Sie kam bestimmt auf die Jungen zu und begrüßte beide mit festem Handschlag. „Ich muss zugeben, dass ich etwas erstaunt bin. Ich habe weit ältere Gesprächspartner erwartet“, sagte sie mit einem Lächeln. „Wenn sich jemand für Vorgänge aus den Dreißiger Jahren interessiert, ist die Person meistens mindestens so alt wie ich.“ Sie nahm die Mütze ab und schüttelte ihr silbernes Haar. „Was wollt ihr denn nun genau wissen?“
Alex erzählte ihr von dem Tod des Ziegeleibesitzers Henk Deependaal vor über siebzig Jahren und das das Verbrechen wahrscheinlich etwas mit einem ganz bestimmten Auftrag zu tun hätte. Und diese Spur führte sie direkt zum Baustoffhändler Menken und Dirks. „Die Auftragsbestätigung datierte vom 16. August 1936“, schloss er seinen kurzen Bericht. Frau Steinwald nickte. „Okay“, sagte sie dann nach einer Weile, „dann wollen wir mal gucken, was wir finden. Vielleicht kann ich euch ja weiter helfen. Das hört sich jedenfalls nach einer sehr interessanten Story an.“
Sie ging den Jungen voraus in die nüchtern gestaltete Eingangshalle der Firma. An den Wänden hingen Muster von verschiedenen Klinkersteinen und Dachziegeln. Schon wieder Backsteine, dachte Alex, die verfolgen uns ja regelrecht. Auf dem Weg zum Seniorchef wurde Frau Steinwald drei mal von ehemaligen Kollegen herzlich begrüßt und jedes mal in ein kurzes Gespräch verwickelt. Ungeduldig standen die Jungen daneben, als eine Ex-Kollegin ihr von einer anstehenden Hüftoperation berichtete.

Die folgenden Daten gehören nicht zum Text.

What follows belongs to an exercise in optimizing a design on an open flow for small area, a short achievable clock period and few clock cycles per item; a production flow would make more cautious choices.
In this exercise RTL edits were held to simulation tests only and were not proved equivalent to the original.

$ cat run.sh
#!/bin/bash
# synth_recipe.tcl (not shown) runs the flow's synth.tcl, then flattens the netlist and writes it again
# the make line also repeats each setting of config.mk as NAME=value (left out here)
make -C /OpenROAD-flow-scripts/flow DESIGN_CONFIG=/design/flow/config.mk WORK_HOME=/design/flow/orfs CLKGATE_MAP_FILE= SYNTH_SCRIPT=/design/flow/synth_recipe.tcl finish
$ cat config.mk
export PLATFORM = sky130hd
export DESIGN_NAME = vm_fpu
export DESIGN_NICKNAME = vm_fpu
export VERILOG_FILES = /design/flow/design.v
export SDC_FILE = /design/flow/constraint.sdc
export NUM_CORES = 4
export LEC_CHECK = 0
export ABC_AREA = 1
export CAP_MARGIN = 20
export CORE_MARGIN = 2
export CORE_UTILIZATION = 50
export SETUP_SLACK_MARGIN = 5
export SLEW_MARGIN = 20
$ cat constraint.sdc
create_clock -name core_clock -period 14.0 [get_ports {clk}]
set_input_delay 2.8000 -clock core_clock [delete_from_list [all_inputs] [get_ports {clk}]]
set_output_delay 2.8000 -clock core_clock [all_outputs]
set_load 0.01 [all_outputs]
This design comes from an exercise in tuning for small area on the open sky130 flow, not from production work. RTL that was checked went through simulation tests only; none was proved equivalent to the original. Power is estimated from default activity; no workload was simulated.

the previous run:
==> flow/design.v <==
module ircore_tx (
    input  wire        clk,
    input  wire        rst,             
    input  wire        enq_valid,       
    input  wire        enq_rc6,         
    input  wire [2:0]  enq_mode,        
    input  wire [7:0]  enq_a,           
    input  wire [7:0]  enq_b,           
    output wire        enq_ready,       
    output wire        tx,              
    output wire        tx_idle          
);
    reg  [19:0] q [0:8];
    wire [8:0]  v;              
    wire [8:0]  fr;             
    wire [8:0]  ld;             
    wire [8:0]  kp;             
    wire        pop;            
    genvar gi;
    generate
        for (gi = 0; gi < 9; gi = gi + 1) begin : g_v
            assign v[gi] = q[gi][19] | q[gi][16];
        end
    endgenerate
    assign fr[8] = ~v[8] | pop;
    assign kp[8] = ~pop & ~rst;
    generate
        for (gi = 0; gi < 8; gi = gi + 1) begin : g_fr
            assign fr[gi] = ~v[gi] | fr[gi + 1];
            assign kp[gi] = ~fr[gi + 1] & ~rst;
        end
    endgenerate
    assign ld = fr & {9{~rst}};
    assign enq_ready = fr[0];
    assign tx_idle   = ~|v;
    wire [19:0] in = {enq_rc6, enq_mode[2:1], ~enq_rc6 | enq_mode[0], enq_a, enq_b};
    always @(posedge clk) begin
        q[0] <= ({20{ld[0] & enq_valid}} & in) | ({20{kp[0]}} & q[0]);
    end
    generate
        for (gi = 1; gi < 9; gi = gi + 1) begin : g_q
            always @(posedge clk) begin
                q[gi] <= ({20{ld[gi]}} & q[gi - 1]) | ({20{kp[gi]}} & q[gi]);
            end
        end
    endgenerate
    wire [19:0] hd  = q[8];
    wire        rc6 = hd[19];
    reg        act;             
    reg [5:0]  n;               
    reg [1:0]  c;               
    reg [10:0] pre;             
    reg        tg;              
    wire tick = (pre == {5'b00001, rc6, 5'b00110});
    wire [7:0] src = n[4] ? hd[7:0] : hd[15:8];
    wire       sb  = src[~n[2:0]];
    wire [3:0] mt  = {tg, hd[16], hd[17], hd[18]};
    wire       b   = rc6 ? ((n[4:3] == 2'b00) ? (n[2] ? mt[n[1:0]] : 1'b1) : sb)
                         : sb ^ n[3];
    wire       w2  = (n[4:3] == 2'b00) & (n[2] | (n[1] ^ n[0]));
    wire lvl = rc6 ? ((n[4:0] == 5'd1) | (~(n[4] & n[3]) & (b ^ (w2 ? c[1] : c[0]))))
                   : (n[5] ? ~(n[2] & n[1]) : (c == 2'd0));
    wire cl   = rc6 ? w2 : (n[5] | b);
    wire send = c[0] & (c[1] == cl);
    wire fend = rc6 ? (n[4] & n[3] & n[1] & c[0]) : n[5] & ~n[4];
    assign pop = tick & fend;
    assign tx  = act & lvl;
    always @(posedge clk) begin
        pre <= (~act | tick) ? 11'b01011011001 : {pre[9:0], pre[10] ^ pre[1]};
        if (~act) begin
            n <= rc6 ? 6'd1 : 6'd58;
            c <= 2'd0;
        end else if (tick) begin
            if (send) begin
                n <= n + 6'd1;
                c <= 2'd0;
            end else begin
                c <= c + 2'd1;
            end
        end
    end
    always @(posedge clk) begin
        if (rst) begin
            act <= 1'b0;
            tg  <= 1'b0;
        end else begin
            if (~act) act <= v[8];
            else if (pop) begin
                act <= 1'b0;
                if (rc6) tg <= ~tg;
            end
        end
    end
endmodule
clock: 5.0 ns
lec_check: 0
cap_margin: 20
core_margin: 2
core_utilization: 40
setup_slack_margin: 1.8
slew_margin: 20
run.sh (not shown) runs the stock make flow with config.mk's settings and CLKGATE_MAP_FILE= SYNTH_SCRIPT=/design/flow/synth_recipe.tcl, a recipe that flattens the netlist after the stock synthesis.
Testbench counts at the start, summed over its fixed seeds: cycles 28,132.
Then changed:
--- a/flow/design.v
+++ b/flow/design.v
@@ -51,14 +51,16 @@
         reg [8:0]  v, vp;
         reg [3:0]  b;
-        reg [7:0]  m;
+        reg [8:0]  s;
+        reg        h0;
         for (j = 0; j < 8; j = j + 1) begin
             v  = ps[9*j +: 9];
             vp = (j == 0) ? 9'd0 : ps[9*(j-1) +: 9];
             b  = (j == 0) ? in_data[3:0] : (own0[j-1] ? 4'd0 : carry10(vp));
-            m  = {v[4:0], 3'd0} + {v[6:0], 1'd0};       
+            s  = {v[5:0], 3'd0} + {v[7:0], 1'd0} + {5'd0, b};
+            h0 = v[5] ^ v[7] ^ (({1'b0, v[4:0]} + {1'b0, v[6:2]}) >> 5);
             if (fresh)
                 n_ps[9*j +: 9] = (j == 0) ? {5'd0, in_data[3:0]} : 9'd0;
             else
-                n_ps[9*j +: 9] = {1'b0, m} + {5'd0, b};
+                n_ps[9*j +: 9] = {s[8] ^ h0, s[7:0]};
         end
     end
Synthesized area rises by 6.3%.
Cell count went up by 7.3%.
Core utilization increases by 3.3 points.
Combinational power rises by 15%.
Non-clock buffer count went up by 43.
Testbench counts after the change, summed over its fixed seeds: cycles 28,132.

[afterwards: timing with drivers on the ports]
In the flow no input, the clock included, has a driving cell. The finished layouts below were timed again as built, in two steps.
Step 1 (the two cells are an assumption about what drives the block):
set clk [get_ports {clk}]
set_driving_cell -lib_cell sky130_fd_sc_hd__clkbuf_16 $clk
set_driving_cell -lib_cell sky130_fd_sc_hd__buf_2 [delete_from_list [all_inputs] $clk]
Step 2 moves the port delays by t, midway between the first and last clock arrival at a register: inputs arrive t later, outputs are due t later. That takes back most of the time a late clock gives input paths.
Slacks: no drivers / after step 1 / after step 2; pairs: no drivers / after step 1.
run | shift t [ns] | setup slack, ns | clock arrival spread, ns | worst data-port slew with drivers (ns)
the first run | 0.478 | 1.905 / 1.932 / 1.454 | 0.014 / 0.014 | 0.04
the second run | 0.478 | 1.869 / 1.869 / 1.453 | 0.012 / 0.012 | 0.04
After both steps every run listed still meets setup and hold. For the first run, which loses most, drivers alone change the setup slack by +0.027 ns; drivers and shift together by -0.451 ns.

Endlich hatten sie das Büro des Seniorchefs erreicht. Ohne anzuklopfen ging die ehemalige Angestellte hinein. Die Jungen folgten ihr. Ein älterer, seriös aussehender Mann mit grauen Haaren und einer rahmenlosen Brille drehte sich mürrisch um. Als er Frau Steinwald sah, ging ein strahlendes Lächeln über sein Gesicht. „Marianne, schön, dass du mal wieder rein schaust. Wir haben uns ja lange nicht mehr gesehen“, begrüßte er seinen unerwarteten Besuch und umarmte sie herzlich.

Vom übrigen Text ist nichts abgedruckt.